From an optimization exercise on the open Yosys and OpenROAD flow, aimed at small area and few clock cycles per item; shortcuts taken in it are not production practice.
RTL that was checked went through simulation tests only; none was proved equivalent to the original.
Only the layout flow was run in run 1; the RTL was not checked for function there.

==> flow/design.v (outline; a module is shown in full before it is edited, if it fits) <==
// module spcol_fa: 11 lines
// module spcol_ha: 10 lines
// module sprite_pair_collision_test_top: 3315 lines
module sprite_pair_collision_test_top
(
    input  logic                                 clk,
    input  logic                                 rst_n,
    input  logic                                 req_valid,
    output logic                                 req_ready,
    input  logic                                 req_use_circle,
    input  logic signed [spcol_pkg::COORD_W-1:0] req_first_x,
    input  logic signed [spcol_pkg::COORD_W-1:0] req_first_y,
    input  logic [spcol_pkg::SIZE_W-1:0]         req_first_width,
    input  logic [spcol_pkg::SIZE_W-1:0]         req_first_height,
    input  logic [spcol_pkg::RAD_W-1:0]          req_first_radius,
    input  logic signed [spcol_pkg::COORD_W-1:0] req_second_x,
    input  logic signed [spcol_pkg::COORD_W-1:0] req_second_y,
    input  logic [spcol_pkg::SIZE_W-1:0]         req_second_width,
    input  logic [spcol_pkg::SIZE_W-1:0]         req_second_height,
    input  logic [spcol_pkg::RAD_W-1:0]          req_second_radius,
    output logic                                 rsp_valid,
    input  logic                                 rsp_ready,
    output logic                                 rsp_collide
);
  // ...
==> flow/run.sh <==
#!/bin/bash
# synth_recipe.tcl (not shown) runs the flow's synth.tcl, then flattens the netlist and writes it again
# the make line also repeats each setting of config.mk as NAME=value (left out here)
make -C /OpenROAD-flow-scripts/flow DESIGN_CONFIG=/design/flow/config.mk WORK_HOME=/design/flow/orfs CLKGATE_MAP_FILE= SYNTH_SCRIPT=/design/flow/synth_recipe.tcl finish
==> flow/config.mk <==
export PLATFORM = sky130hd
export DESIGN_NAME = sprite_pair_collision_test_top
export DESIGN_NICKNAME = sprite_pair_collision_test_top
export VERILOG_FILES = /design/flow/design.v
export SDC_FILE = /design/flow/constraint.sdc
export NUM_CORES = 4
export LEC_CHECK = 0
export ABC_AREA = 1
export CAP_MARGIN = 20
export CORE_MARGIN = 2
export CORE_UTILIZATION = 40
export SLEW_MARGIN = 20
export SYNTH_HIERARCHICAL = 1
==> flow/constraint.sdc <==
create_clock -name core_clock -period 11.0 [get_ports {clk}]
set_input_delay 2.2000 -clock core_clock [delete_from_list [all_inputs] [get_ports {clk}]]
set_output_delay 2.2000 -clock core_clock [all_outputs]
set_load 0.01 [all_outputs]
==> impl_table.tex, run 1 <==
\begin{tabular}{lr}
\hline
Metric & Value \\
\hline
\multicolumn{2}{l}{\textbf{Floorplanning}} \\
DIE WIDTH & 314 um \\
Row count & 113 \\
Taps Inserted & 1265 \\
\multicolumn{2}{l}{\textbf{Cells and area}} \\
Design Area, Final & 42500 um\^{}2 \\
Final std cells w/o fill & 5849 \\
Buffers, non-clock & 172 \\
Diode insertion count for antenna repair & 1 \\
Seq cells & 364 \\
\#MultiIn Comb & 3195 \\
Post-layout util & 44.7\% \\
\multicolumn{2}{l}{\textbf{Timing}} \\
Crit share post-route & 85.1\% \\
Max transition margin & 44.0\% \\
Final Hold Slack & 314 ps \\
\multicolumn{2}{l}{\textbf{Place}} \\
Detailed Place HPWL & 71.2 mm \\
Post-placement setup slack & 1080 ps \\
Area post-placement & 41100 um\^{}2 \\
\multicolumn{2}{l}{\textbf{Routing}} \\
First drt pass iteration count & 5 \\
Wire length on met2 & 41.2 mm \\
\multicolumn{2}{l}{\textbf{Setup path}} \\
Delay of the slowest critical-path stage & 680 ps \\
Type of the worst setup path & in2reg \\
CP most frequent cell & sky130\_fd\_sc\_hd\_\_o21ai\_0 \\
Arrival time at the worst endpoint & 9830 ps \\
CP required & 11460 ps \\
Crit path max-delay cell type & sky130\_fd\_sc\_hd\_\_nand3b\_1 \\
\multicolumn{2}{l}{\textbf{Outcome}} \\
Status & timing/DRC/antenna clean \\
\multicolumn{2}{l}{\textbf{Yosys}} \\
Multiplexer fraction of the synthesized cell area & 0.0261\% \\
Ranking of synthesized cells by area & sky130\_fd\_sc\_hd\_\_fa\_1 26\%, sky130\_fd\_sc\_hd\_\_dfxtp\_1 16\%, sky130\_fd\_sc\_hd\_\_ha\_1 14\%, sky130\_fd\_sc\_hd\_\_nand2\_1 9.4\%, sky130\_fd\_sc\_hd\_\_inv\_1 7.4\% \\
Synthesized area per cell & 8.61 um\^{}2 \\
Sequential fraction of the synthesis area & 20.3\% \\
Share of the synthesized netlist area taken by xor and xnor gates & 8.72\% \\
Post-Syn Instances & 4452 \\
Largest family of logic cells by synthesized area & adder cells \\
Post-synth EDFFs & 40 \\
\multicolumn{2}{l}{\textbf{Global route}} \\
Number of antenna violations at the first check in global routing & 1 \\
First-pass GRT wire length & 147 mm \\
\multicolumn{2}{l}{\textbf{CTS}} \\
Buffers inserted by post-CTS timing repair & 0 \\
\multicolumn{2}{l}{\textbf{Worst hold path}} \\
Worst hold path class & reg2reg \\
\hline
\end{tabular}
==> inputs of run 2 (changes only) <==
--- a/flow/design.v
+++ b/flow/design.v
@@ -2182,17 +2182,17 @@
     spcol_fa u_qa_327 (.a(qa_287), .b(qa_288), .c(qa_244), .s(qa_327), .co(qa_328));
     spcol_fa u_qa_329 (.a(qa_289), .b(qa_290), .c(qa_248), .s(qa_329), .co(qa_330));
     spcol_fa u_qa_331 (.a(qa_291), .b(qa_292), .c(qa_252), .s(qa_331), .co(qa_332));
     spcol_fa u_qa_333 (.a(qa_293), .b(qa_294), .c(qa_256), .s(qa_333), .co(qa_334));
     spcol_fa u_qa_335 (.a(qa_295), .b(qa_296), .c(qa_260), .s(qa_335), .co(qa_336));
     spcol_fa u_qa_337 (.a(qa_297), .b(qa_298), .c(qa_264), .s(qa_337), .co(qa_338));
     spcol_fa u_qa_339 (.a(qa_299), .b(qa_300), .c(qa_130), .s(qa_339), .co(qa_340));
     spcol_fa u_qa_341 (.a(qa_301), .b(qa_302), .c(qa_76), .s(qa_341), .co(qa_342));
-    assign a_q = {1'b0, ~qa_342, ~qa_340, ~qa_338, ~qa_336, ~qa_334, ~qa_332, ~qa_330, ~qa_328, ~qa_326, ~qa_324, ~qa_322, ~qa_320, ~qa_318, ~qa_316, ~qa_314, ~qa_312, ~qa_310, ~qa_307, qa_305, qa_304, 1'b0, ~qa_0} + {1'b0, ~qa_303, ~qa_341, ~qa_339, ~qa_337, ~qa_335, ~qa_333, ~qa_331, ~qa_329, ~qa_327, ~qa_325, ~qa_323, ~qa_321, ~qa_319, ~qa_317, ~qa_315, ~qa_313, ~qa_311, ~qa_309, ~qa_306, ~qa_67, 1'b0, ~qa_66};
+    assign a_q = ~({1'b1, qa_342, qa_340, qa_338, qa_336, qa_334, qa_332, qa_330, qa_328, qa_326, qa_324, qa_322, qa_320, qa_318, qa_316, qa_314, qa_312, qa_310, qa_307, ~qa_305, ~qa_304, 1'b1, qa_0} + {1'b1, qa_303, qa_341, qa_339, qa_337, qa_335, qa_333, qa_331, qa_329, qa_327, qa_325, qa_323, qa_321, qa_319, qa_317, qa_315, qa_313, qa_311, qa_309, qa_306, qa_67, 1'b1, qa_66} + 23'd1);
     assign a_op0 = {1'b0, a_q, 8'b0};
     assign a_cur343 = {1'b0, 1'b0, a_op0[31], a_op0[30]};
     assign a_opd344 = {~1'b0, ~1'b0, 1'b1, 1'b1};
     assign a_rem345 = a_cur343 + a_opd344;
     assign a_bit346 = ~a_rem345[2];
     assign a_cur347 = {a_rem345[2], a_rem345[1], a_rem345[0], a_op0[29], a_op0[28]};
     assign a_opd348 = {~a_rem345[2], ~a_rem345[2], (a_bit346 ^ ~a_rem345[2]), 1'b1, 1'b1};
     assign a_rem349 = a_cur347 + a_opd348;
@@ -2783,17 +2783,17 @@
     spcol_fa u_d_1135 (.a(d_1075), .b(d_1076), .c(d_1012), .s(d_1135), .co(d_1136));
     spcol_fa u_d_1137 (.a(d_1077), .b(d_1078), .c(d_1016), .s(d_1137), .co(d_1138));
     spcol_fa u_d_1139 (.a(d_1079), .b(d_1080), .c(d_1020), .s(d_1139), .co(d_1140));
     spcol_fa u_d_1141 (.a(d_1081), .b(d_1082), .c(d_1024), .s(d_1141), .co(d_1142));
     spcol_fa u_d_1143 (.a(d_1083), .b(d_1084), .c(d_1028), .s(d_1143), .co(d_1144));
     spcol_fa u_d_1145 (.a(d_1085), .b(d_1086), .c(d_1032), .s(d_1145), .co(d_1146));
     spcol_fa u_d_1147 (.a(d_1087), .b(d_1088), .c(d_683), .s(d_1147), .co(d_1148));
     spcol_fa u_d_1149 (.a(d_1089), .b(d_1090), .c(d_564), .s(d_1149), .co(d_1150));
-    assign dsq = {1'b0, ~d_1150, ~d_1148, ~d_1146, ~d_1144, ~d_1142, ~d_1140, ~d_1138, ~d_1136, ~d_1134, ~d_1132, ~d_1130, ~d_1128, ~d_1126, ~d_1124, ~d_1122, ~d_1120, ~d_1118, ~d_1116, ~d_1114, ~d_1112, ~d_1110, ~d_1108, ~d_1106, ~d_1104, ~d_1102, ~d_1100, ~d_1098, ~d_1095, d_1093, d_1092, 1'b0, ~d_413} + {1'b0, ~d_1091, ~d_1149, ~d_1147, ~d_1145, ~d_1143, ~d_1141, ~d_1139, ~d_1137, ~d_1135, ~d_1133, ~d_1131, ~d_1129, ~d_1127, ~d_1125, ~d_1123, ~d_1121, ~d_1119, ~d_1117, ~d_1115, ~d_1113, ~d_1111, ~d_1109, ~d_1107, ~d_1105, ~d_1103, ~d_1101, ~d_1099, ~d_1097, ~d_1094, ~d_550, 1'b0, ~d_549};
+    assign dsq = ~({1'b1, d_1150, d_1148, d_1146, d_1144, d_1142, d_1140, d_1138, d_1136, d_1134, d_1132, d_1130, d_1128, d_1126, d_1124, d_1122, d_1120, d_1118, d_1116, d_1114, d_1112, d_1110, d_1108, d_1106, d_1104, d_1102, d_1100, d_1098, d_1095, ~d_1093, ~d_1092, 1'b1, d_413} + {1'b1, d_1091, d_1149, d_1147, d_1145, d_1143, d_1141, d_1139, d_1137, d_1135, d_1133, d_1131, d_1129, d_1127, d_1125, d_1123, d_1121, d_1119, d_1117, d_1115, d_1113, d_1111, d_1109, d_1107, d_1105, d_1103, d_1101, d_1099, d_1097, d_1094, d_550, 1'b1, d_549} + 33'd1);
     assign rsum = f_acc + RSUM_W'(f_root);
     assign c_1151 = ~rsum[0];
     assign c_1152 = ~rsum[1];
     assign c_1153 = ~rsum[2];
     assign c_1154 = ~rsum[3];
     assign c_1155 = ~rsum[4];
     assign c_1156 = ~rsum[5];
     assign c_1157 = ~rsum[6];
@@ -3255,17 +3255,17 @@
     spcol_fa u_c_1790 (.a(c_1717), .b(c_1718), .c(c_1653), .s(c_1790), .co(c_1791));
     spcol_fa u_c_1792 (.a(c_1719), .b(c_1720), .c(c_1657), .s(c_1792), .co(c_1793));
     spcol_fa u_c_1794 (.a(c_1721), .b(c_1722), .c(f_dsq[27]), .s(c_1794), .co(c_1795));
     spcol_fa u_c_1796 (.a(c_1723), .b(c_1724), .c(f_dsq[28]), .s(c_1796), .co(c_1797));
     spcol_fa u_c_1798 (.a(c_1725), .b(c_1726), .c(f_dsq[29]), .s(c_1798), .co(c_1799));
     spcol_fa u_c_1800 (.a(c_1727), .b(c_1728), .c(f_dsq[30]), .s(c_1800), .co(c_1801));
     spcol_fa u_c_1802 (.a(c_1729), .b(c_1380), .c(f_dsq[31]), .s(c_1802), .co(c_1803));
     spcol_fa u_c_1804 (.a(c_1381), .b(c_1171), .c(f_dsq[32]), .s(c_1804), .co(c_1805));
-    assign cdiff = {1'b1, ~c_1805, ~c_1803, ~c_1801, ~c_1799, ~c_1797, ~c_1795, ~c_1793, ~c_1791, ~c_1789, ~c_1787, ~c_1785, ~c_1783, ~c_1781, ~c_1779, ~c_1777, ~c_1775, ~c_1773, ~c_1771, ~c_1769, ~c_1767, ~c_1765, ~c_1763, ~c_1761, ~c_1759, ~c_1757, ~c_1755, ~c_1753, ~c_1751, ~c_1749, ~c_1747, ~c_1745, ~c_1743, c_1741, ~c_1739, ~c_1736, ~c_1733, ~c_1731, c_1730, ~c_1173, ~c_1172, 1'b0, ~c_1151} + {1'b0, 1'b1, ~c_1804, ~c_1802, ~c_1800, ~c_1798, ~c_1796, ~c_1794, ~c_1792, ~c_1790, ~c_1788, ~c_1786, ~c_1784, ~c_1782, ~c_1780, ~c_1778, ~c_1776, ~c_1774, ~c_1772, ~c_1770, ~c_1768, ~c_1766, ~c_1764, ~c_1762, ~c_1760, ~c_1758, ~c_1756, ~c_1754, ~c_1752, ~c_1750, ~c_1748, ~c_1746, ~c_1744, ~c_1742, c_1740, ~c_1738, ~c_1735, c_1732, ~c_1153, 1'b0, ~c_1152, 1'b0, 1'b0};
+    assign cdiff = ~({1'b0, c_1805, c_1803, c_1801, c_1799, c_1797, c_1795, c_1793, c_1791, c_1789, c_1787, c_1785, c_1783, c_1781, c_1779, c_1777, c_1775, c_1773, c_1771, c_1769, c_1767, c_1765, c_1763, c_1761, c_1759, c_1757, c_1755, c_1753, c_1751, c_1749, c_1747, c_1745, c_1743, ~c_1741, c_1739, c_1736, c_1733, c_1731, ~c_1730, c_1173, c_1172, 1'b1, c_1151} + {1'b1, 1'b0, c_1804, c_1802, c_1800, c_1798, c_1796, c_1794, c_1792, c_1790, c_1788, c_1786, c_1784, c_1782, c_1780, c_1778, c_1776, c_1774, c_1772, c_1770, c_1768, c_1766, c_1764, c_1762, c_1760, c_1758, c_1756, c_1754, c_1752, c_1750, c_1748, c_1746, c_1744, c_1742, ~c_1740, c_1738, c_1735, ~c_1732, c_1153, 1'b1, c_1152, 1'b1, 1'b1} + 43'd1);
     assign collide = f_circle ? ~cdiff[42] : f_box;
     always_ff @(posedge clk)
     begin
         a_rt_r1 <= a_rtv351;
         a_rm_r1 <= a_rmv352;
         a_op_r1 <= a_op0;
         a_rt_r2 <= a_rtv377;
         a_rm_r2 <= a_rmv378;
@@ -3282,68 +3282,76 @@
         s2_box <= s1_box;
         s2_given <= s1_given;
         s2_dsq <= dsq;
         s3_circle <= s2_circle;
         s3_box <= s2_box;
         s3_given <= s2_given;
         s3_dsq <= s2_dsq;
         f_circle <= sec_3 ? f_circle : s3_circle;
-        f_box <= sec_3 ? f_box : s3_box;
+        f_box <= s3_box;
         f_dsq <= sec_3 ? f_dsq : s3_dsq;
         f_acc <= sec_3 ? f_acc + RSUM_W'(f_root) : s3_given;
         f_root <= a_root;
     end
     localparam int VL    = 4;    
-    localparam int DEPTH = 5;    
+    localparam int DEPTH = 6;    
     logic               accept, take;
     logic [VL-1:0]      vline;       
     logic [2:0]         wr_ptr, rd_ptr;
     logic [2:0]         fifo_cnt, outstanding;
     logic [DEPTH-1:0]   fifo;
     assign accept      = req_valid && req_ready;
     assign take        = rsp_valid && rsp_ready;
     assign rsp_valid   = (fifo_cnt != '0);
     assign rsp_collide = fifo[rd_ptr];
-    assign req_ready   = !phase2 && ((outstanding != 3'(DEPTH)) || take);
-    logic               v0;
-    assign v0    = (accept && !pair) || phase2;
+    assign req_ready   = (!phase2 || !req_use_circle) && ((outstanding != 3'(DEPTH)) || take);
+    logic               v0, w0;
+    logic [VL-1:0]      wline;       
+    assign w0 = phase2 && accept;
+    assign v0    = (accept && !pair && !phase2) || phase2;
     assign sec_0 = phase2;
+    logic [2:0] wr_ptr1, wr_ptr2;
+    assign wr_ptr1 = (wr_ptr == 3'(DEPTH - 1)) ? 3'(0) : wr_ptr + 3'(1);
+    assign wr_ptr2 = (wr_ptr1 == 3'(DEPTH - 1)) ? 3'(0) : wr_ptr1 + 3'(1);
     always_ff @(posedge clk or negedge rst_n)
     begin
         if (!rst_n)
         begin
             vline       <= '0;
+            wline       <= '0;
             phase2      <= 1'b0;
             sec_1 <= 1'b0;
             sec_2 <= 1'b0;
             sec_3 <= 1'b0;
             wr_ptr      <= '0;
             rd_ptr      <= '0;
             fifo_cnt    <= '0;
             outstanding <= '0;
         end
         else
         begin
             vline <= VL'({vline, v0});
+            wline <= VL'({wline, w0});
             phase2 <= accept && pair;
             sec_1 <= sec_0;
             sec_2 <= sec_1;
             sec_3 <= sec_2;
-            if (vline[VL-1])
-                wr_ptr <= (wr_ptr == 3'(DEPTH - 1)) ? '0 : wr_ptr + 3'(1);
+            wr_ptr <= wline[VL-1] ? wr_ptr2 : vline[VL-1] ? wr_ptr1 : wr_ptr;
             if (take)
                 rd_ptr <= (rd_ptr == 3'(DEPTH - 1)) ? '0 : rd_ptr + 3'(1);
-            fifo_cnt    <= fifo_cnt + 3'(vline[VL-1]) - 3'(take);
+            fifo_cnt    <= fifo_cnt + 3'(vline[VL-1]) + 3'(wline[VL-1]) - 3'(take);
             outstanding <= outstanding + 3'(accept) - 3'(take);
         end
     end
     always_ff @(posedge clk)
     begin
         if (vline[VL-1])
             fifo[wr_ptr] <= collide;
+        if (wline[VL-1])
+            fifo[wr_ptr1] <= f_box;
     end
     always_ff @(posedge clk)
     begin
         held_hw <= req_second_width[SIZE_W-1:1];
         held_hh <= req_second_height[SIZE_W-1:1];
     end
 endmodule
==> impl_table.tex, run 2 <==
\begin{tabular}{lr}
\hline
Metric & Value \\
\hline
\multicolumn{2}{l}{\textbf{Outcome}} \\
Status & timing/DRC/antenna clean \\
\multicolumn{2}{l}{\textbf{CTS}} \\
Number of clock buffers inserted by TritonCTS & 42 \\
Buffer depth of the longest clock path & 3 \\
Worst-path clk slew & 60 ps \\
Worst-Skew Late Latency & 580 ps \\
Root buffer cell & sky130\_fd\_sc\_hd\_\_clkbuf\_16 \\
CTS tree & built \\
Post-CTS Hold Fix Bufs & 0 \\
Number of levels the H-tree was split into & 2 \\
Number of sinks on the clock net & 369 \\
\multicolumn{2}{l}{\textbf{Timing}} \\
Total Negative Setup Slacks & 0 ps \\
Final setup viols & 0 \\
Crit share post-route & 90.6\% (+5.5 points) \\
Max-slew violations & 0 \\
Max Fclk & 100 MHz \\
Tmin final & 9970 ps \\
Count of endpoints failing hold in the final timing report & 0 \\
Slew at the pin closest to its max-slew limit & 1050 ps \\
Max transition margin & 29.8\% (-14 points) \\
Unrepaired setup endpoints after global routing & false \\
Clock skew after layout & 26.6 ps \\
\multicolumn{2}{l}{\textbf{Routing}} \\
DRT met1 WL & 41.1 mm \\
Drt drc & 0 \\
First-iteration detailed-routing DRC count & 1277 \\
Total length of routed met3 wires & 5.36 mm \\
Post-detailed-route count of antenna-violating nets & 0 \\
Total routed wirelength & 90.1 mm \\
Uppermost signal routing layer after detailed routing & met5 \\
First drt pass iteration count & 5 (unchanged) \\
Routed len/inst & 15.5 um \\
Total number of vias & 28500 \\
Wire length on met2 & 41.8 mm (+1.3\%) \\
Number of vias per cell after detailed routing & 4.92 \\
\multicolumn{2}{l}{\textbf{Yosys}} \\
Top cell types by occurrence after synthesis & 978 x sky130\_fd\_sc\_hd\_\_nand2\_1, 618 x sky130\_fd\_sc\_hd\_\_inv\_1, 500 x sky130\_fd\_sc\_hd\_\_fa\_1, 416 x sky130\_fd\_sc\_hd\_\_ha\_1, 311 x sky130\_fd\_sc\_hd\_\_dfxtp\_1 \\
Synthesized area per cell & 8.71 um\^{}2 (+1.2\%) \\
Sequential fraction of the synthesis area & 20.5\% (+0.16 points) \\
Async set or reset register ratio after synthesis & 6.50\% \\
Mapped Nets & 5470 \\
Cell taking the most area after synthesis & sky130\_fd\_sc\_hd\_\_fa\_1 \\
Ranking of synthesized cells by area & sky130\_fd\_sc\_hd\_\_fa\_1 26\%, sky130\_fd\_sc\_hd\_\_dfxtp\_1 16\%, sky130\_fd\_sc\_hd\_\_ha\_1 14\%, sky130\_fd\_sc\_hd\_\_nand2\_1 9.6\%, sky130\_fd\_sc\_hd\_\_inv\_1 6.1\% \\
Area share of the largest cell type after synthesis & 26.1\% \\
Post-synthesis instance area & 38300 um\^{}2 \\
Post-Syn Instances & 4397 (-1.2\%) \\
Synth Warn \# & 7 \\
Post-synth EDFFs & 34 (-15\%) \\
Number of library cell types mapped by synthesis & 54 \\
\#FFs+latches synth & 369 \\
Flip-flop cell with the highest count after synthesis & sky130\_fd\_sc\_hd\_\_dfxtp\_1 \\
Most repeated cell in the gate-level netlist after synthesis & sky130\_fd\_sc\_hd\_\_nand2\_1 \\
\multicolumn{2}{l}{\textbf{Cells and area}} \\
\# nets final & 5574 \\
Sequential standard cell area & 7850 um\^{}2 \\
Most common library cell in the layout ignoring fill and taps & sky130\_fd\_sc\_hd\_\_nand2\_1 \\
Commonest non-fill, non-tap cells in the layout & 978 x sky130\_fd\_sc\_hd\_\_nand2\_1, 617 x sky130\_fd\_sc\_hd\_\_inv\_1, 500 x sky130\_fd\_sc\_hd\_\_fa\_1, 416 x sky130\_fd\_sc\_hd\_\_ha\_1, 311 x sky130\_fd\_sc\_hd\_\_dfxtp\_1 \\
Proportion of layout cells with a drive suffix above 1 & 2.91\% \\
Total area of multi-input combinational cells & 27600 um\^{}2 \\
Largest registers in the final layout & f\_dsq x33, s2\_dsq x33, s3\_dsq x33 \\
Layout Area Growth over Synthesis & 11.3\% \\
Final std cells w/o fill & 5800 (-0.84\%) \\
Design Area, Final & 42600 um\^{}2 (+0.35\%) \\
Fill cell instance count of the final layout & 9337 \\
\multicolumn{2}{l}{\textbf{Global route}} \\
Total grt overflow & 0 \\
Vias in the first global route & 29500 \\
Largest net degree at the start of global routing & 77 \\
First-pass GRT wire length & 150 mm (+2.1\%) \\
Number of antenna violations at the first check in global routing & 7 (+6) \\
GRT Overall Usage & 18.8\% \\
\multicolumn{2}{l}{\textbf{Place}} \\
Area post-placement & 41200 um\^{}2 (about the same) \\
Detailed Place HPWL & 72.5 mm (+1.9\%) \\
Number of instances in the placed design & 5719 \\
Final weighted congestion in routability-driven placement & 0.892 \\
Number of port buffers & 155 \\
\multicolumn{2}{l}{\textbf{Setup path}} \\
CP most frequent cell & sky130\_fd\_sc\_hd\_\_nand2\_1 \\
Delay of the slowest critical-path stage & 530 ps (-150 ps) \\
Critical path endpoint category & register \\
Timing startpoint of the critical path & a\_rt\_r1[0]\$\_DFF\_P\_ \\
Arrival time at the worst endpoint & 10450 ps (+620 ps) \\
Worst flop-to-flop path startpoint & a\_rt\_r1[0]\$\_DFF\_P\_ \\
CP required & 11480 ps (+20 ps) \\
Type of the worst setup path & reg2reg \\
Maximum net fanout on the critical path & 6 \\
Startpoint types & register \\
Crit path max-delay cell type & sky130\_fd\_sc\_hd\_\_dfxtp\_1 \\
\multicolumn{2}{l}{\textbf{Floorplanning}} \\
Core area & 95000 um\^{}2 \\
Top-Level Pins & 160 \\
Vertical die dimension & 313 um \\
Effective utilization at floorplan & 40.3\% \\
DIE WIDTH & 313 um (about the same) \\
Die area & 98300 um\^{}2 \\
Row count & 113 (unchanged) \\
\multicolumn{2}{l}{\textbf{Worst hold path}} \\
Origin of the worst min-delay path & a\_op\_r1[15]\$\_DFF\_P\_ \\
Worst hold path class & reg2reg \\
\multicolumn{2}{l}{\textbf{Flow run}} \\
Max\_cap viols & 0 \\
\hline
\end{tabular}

┄┄┄┄┄┄┄┄┄┄

▸ **TASK PROMPT**
Given the records above, reproduce precisely and only the lines between the line holding "sec_3 <= 1'b0;" and the line holding "1)) ? '0 : wr_ptr + 3'(1);", inclusive.

▸ **ANSWER BOX**
             sec_3 <= 1'b0;
             wr_ptr      <= '0;
             rd_ptr      <= '0;
             fifo_cnt    <= '0;
             outstanding <= '0;
         end
         else
         begin
             vline <= VL'({vline, v0});
+            wline <= VL'({wline, w0});
             phase2 <= accept && pair;
             sec_1 <= sec_0;
             sec_2 <= sec_1;
             sec_3 <= sec_2;
-            if (vline[VL-1])
-                wr_ptr <= (wr_ptr == 3'(DEPTH - 1)) ? '0 : wr_ptr + 3'(1);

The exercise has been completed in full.